August 1997 to Ongoing
(data available through August 1999)


Field demonstration

- Two PRBs installed to intercept two pathways of the shallow groundwater contaminant plume - funnel-and-gate PRB (FGPRB) and trench PRB (TPRB)

- Sand-filled collection trench that is 220 ft long and 25 ft deep- two wing walls used to funnel groundwater to treatment zone; collection side and discharge side separated by a HDPE impermeable barrier installed vertically in middle of the trench
- Two treatment systems demonstrated; (1) treatment train of three 55-gal canisters run in series - pH adjustment using magnesium hydroxide, iron and gravel; ZVI for uranium removal; iron and peat mixture for nitrate removal; (2) electrochemical cell - one 55-gal drum equipped with electrodes at the top and bottom and filled with ZVI; applied current used to increase groundwater pH to increase reductive capacity of the iron - Buildup of hydraulic head in discharge portion of PRB required installation of pumps in the treatment area to move groundwater through the system

- 225 long and 30 ft deep groundwater capture trench installed subparallel to groundwater flow with an impermeable barrier on downgradient side of the trench; groundwater flows through a section of reactive iron media in the middle of the trench (26ft long by 2 ft wide by 30 ft deep) then discharged through gravel backfill - Buildup of hydraulic head in discharge portion of PRB required the trench to be extended and an enhancement zone to be constructed to provide sufficient gradient to overcome the hydraulic buildup

Cleanup Authority:
Not identified

Technical Contact:
William Goldberg
MSE Technology Applications
Telephone: (406) 494-7330

DOE Contract:
Scott McMullin
DOE/OST/Savanah River Operations Office
Telephone: (803) 725-9596

- Uranium concentrations in groundwater ranging as high as 1.7 mg/L to 2.6 mg/L

Waste Source:
Storage of uranium-contaminated liquid waste in ponds

Type/Quantity of Media Treated:
- Shallow groundwater - unconsolidated zone; relatively low hydraulic gradient
- Deep groundwater - bedrock
- Soil is 20-30 ft thick; relatively low permeability except at transition zone (weathered and fractured bedrock between soil and competent bedrock)
FGPRB - 133,000 gal of groundwater treated
TPRB - 200,000 to 400,000 gal of groundwater treated

Purpose/Significance of Application:
Two demonstrations of PRB technology to treat groundwater contaminated with uranium

Regulatory Requirements/Cleanup Goals:
- The objective of the demonstrations were to reduce the amount of contaminant reaching Bear Creek through the two pathways in the shallow groundwater
- No specific cleanup levels identified for the demonstration

- Uranium concentrations in groundwater reduced 80 to 99.6%
- Reduction of secondary contaminants 75% for nitrate and 42% for sulfate

- Uranium concentrations in groundwater reduced about 90%
- Reduction of secondary contaminants highly variable

Low hydraulic gradient and recharge from the deep aquifer affected the performance of the PRBs by causing buildup of hydraulic head on the downgradient side of the trenches adversely impacted the hydraulic operation and treatment effectiveness of the systems

Cost Factors:
- Actual installation costs for the FGPRB demonstration were $943,000; costs for long term O&M are under development
- Costs for the TPRB had not been fully developed and were therefore not included in the report

The S-3 Ponds at the Oak Ridge National Laboratory, Oak Ridge Reservation Y-12 Plant in Oak Ridge, Tennessee were used for the disposal of uranium-contaminated waste. These waste disposal activities resulted in three contaminant migration pathways at the site - two in the shallow groundwater and one in the deep groundwater. Demonstrations of two PRB systems were conducted at the site to treat the two contaminant pathways from the shallow groundwater. Uranium concentrations in the shallow groundwater ranged as high as 1.7 mg/L to 2.6 mg/L.
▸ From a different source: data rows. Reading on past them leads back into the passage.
==> config.mk <==
export PLATFORM = sky130hd
export DESIGN_NAME = audio_peak_hold
export DESIGN_NICKNAME = d
export VERILOG_FILES = /design/src/rtl/audio_peak_hold.sv
export SDC_FILE = /design/constraint.sdc
export NUM_CORES = 1
export LEC_CHECK = 0
export ABC_AREA = 1
export CELL_PAD_IN_SITES_DETAIL_PLACEMENT = 0
export CELL_PAD_IN_SITES_GLOBAL_PLACEMENT = 1
export CORE_ASPECT_RATIO = 1.5
export CORE_MARGIN = 4
export CORE_UTILIZATION = 50
export CTS_CLUSTER_SIZE = 20
export DETAILED_ROUTE_END_ITERATION = 10
export DONT_BUFFER_PORTS = 1
export PLACE_DENSITY = 0.94
export REMOVE_ABC_BUFFERS = 1
export SLEW_MARGIN = 30
export SYNTH_ARGS = -nofsm -noshare
export SYNTH_HDL_FRONTEND = slang
export SYNTH_SLANG_ARGS = --single-unit
==> constraint.sdc <==
create_clock -name clk -period 5.4 [get_ports clk]
set_clock_uncertainty 0.15 [all_clocks]
set_input_delay 1.62 -clock clk [delete_from_list [all_inputs] [get_ports clk]]
set_output_delay 1.62 -clock clk [all_outputs]
set_load 0.03 [all_outputs]
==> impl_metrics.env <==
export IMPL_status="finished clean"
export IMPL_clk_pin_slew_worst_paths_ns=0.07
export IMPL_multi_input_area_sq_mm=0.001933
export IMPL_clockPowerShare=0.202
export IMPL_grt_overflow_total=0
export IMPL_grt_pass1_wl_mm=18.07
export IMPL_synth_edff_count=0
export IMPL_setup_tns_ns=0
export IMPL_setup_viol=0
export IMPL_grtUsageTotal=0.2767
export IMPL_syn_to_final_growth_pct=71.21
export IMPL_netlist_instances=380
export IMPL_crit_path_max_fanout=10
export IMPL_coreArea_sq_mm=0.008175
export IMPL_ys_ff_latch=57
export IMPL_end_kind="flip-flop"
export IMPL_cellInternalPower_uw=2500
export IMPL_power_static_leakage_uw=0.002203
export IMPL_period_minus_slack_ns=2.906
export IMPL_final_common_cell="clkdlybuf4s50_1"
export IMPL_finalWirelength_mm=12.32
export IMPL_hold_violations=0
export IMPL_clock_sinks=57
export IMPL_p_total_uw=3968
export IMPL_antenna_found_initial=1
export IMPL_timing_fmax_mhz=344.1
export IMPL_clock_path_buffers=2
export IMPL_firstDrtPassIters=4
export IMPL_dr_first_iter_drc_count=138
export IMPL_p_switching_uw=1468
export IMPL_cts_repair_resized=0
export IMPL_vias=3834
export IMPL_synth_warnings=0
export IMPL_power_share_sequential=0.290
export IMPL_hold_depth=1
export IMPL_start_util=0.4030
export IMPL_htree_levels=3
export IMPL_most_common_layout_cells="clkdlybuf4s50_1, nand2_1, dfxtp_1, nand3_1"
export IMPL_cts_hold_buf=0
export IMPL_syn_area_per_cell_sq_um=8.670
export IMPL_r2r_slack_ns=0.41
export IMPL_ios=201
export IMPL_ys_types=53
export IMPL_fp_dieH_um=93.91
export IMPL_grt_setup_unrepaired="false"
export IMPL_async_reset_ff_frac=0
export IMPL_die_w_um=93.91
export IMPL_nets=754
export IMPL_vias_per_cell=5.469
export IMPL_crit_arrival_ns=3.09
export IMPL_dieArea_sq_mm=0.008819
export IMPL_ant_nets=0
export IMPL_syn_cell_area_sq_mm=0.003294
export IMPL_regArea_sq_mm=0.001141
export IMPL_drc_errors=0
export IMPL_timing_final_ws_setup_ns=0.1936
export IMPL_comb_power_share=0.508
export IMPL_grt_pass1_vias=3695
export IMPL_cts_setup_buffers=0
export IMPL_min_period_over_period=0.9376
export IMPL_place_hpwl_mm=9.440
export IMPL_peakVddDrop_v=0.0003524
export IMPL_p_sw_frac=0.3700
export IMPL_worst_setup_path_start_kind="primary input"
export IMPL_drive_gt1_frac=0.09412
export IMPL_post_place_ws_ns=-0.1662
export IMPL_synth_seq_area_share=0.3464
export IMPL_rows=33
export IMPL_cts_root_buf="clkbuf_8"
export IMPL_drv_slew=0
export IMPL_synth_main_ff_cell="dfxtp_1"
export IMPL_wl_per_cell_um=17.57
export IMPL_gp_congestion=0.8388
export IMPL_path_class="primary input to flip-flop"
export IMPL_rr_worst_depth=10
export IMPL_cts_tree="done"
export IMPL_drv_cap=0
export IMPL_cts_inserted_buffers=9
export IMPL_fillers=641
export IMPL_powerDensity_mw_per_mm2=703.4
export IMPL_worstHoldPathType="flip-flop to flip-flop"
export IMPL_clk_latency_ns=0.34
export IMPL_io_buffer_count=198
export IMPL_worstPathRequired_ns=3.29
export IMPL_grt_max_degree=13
The two technologies demonstrated were FGPRB and TPRB, using reactive iron as the treatment media. Data from two years of operation (August 1997 to August 1999) show that uranium concentrations in groundwater were reduced by as much as 96.6% by the FGPRB and 90% by the TPRB. During this time, the FGPRB treated about 133,000 gallons of groundwater and the TPRB treated between 200,000 and 400,000 gallons of groundwater. During the demonstrations, buildup of hydraulic head on the downgradient side of the trenches adversely impacted the hydraulic operation and treatment effectiveness of the systems and system modifications were performed to address the problem. The systems are continuing to operate.